## Exercise objective
Among the lines below, take the one holding "47 | 1150 |", the one holding "flow_summary_export.csv, run 3", and all lines between them. Set them down exactly.

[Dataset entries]

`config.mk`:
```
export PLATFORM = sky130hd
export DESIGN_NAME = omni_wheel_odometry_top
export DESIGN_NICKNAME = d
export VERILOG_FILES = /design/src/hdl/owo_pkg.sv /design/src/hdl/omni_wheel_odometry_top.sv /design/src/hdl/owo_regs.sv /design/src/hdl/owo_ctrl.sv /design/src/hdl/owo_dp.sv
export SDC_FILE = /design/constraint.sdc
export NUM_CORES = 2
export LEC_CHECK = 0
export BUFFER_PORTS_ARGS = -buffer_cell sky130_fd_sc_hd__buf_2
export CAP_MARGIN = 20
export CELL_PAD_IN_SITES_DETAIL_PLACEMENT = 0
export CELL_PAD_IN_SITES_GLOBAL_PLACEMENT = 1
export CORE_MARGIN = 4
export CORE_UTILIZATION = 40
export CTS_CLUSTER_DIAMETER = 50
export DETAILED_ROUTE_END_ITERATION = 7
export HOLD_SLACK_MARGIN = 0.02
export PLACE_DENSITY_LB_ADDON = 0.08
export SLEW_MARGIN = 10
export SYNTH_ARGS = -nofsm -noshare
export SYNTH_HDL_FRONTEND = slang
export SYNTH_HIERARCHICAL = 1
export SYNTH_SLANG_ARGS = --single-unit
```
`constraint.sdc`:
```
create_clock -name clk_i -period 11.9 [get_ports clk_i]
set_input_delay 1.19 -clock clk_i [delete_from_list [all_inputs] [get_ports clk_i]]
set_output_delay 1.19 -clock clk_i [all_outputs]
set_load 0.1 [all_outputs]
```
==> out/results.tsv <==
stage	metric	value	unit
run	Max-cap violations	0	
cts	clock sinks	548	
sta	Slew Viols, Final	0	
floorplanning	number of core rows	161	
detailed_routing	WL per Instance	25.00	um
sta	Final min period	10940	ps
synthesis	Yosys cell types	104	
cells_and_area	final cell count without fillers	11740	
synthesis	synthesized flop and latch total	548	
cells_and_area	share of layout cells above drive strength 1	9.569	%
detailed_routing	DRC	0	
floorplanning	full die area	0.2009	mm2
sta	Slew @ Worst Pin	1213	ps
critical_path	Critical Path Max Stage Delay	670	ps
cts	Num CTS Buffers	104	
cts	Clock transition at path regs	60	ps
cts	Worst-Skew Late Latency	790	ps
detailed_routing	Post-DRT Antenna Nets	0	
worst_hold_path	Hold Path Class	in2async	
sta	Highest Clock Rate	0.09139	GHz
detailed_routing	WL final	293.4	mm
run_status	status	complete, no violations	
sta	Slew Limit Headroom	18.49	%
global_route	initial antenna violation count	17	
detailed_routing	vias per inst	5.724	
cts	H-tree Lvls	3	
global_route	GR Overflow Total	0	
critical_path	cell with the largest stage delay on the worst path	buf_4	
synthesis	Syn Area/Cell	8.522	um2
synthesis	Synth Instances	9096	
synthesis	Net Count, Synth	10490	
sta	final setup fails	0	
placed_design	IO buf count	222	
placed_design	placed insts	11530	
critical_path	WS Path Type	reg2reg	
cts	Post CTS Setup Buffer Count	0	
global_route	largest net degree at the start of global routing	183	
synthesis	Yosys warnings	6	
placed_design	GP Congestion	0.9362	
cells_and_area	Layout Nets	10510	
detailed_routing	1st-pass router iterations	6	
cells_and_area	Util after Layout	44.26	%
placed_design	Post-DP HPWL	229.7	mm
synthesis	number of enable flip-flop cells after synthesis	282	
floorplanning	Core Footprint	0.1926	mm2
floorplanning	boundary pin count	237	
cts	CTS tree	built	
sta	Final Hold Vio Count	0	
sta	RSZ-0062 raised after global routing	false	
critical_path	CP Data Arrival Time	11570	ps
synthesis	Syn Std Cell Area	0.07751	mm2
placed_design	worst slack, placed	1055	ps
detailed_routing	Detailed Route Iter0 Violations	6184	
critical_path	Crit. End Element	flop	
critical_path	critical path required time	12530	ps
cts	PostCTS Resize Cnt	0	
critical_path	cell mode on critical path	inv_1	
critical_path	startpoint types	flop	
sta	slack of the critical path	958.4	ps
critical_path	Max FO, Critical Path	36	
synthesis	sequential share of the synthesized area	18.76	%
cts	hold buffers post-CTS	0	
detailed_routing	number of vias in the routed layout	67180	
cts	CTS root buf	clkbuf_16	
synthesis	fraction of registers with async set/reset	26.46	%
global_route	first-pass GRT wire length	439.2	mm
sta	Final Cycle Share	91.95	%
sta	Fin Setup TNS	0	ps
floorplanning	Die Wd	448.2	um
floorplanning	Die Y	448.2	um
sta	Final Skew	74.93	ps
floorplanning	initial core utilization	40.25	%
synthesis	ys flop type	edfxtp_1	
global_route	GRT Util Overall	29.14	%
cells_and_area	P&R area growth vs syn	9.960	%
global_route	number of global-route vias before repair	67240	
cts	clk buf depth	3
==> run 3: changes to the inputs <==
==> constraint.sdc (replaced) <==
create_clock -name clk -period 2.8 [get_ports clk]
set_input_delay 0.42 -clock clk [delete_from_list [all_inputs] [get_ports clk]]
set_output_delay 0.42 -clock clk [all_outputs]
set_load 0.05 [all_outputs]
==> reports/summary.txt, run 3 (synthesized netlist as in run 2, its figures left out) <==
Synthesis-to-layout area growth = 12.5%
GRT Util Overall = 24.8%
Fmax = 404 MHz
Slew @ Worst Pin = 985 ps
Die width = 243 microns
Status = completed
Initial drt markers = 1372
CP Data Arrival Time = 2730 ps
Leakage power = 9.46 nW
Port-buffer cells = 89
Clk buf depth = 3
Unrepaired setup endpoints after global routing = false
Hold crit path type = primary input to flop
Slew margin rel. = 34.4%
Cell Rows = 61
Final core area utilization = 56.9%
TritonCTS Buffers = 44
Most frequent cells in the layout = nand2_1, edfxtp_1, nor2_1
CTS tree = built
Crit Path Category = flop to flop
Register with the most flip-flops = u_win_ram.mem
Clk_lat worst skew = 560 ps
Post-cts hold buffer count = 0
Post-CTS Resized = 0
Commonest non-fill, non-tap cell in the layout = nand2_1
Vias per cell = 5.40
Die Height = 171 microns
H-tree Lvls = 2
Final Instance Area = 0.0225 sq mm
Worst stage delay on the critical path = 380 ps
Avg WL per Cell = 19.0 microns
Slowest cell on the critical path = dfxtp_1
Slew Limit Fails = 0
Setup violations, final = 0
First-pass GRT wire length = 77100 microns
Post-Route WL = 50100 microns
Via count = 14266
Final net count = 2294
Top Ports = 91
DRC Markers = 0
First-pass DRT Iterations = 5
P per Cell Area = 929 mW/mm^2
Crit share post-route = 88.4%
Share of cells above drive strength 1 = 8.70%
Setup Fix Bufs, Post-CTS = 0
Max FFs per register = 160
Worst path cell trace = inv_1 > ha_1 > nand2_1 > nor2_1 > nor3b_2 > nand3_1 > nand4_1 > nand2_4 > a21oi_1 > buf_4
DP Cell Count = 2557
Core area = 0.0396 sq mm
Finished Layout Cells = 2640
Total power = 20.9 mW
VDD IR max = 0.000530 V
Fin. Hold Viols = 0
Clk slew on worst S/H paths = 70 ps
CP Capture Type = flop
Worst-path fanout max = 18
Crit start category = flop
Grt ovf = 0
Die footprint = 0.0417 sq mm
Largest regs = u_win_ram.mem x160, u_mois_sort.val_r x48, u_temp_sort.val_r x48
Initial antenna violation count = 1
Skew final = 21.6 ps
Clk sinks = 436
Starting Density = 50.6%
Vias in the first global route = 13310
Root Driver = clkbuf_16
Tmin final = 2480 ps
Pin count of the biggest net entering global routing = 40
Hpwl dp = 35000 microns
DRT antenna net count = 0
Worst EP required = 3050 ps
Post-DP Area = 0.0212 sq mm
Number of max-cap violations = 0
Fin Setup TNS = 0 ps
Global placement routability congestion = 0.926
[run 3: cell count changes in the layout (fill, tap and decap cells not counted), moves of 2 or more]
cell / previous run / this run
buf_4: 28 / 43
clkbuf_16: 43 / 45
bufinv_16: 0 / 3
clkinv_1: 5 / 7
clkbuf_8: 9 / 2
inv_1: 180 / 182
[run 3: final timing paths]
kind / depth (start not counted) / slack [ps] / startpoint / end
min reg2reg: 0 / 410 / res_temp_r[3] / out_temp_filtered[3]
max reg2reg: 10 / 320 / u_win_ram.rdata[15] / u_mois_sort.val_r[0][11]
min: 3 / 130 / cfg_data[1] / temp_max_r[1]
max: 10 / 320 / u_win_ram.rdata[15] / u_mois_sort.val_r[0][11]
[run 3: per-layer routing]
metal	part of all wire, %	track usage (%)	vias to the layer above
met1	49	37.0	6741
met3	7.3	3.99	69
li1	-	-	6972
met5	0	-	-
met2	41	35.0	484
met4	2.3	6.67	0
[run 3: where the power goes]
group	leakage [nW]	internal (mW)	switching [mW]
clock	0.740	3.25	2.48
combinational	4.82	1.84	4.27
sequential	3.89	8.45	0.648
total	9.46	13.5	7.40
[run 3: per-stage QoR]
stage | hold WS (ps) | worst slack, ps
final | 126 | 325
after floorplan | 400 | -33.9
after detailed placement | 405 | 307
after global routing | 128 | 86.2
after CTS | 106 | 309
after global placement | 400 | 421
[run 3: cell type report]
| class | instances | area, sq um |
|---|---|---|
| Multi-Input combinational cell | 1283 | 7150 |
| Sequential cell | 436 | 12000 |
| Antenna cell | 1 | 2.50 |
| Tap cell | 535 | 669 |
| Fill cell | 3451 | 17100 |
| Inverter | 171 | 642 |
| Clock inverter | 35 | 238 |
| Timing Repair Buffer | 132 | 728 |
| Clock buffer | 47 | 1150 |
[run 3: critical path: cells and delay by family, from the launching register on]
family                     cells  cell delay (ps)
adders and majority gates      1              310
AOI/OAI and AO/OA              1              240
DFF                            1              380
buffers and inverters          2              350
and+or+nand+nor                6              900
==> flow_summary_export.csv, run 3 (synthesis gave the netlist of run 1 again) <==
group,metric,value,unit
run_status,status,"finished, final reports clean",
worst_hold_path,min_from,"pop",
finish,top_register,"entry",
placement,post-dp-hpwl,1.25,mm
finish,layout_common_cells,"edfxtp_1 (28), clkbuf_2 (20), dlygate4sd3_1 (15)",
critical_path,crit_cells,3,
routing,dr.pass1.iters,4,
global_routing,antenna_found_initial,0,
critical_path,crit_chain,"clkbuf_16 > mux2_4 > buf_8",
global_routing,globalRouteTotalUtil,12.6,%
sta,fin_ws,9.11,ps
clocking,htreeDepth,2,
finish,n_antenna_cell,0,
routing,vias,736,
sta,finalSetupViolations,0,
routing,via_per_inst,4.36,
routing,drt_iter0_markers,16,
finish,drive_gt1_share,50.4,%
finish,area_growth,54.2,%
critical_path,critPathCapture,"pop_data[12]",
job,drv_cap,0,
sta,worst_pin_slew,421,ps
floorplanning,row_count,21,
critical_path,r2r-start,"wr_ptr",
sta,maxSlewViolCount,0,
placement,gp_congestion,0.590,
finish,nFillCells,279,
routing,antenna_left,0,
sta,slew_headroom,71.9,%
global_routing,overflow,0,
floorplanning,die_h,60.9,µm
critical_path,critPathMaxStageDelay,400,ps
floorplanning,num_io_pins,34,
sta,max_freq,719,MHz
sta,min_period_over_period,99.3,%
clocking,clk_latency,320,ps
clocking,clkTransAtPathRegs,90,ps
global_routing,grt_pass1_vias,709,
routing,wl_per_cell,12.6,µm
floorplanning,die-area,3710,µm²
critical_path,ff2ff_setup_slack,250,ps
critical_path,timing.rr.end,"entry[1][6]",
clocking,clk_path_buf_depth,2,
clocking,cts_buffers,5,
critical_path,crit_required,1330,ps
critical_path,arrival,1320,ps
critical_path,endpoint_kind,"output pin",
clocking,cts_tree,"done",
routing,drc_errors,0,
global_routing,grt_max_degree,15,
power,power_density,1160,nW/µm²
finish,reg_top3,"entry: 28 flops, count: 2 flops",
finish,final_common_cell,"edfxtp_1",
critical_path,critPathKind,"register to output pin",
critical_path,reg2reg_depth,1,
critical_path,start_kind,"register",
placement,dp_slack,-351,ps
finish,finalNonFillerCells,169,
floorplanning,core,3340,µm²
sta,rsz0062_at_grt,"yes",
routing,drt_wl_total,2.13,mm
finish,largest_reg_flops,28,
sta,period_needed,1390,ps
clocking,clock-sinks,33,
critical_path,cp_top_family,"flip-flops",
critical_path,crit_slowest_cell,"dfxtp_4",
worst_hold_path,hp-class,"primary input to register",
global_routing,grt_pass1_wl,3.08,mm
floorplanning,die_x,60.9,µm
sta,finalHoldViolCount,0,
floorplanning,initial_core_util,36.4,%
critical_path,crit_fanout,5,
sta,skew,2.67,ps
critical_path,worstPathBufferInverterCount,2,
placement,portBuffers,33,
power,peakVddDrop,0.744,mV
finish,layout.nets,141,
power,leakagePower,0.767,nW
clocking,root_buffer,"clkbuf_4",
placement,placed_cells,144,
<file path="src/apct_pkg.sv">
// Shared constants and types for the AABB pair contact tracker.
// No dependencies.
package apct_pkg;

  localparam int ID_BITS_DEFAULT = 6;
  localparam int POS_W           = 16;
  localparam int SIZE_W          = 16;
  localparam int QUEUE_DEPTH     = 2;

  // Contact event codes
  localparam logic [1:0] EV_NONE  = 2'd0;
  localparam logic [1:0] EV_BEGIN = 2'd1;
  localparam logic [1:0] EV_STAY  = 2'd2;
  localparam logic [1:0] EV_END   = 2'd3;

  // Per-item status carried from the front end to the back end
  typedef struct packed {
    logic ov;
    logic dead;
  } pair_flags_t;

  localparam int FLAGS_W = $bits(pair_flags_t);

endpackage

</file>
<file path="src/apct_front.sv">
// Front end: accepts pair items, registers axis differences and size sums,
// then classifies overlap on push into the queue. Uses apct_pkg.
module apct_front #(
  parameter int ID_BITS = apct_pkg::ID_BITS_DEFAULT
) (
  input  logic                        clk,
  input  logic                        rst,
  input  logic                        hold,
  input  logic                        in_valid,
  output logic                        in_stall,
  input  logic [ID_BITS-1:0]          left_id,
  input  logic [ID_BITS-1:0]          right_id,
  input  logic signed [apct_pkg::POS_W-1:0] left_x,
  input  logic signed [apct_pkg::POS_W-1:0] left_y,
  input  logic signed [apct_pkg::POS_W-1:0] right_x,
  input  logic signed [apct_pkg::POS_W-1:0] right_y,
  input  logic [apct_pkg::SIZE_W-1:0] left_w,
  input  logic [apct_pkg::SIZE_W-1:0] left_h,
  input  logic [apct_pkg::SIZE_W-1:0] right_w,
  input  logic [apct_pkg::SIZE_W-1:0] right_h,
  input  logic                        left_dead,
  input  logic                        right_dead,
  input  logic                        q_full,
  output logic                        q_push,
  output logic [2*ID_BITS-1:0]        q_idx,
  output apct_pkg::pair_flags_t       q_flags
);

  localparam int DW = apct_pkg::POS_W + 1;   // centre difference
  localparam int SW = apct_pkg::SIZE_W + 1;  // size sum
  localparam int CW = DW + 2;                // compare width

  logic                     fr_valid;
  logic [2*ID_BITS-1:0]     fr_idx;
  logic                     fr_dead;
  logic signed [DW-1:0]     fr_dx;
  logic signed [DW-1:0]     fr_dy;
  logic [SW-1:0]            fr_sx;
  logic [SW-1:0]            fr_sy;
  logic                     accept;
  logic                     ov_x;
  logic                     ov_y;

  // 2|d| <= s  <=>  2d <= s and 2d + s >= 0
  function automatic logic axis_ok(logic signed [DW-1:0] d, logic [SW-1:0] s);
    logic signed [CW-1:0] d2;
    logic signed [CW-1:0] s2;
    logic signed [CW-1:0] t;
    d2 = {d[DW-1], d, 1'b0};
    s2 = {2'b00, s};
    t  = d2 + s2;
    return (d2 <= s2) && !t[CW-1];
  endfunction

  assign in_stall = hold || (fr_valid && q_full);
  assign accept   = in_valid && !in_stall;
  assign q_push   = fr_valid && !q_full;

  assign ov_x         = axis_ok(fr_dx, fr_sx);
  assign ov_y         = axis_ok(fr_dy, fr_sy);
  assign q_idx        = fr_idx;
  assign q_flags.ov   = ov_x && ov_y;
  assign q_flags.dead = fr_dead;

  always_ff @(posedge clk) begin
    if (rst) begin
      fr_valid <= 1'b0;
    end else if (accept) begin
      fr_valid <= 1'b1;
    end else if (q_push) begin
      fr_valid <= 1'b0;
    end
    if (accept) begin
      fr_idx  <= {left_id, right_id};
      fr_dead <= left_dead || right_dead;
      fr_dx   <= DW'(left_x) - DW'(right_x);
      fr_dy   <= DW'(left_y) - DW'(right_y);
      fr_sx   <= SW'(left_w) + SW'(right_w);
      fr_sy   <= SW'(left_h) + SW'(right_h);
    end
  end

endmodule

</file>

## Reply to the exercise
| Clock buffer | 47 | 1150 |
[run 3: critical path: cells and delay by family, from the launching register on]
family                     cells  cell delay (ps)
adders and majority gates      1              310
AOI/OAI and AO/OA              1              240
DFF                            1              380
buffers and inverters          2              350
and+or+nand+nor                6              900
==> flow_summary_export.csv, run 3 (synthesis gave the netlist of run 1 again) <==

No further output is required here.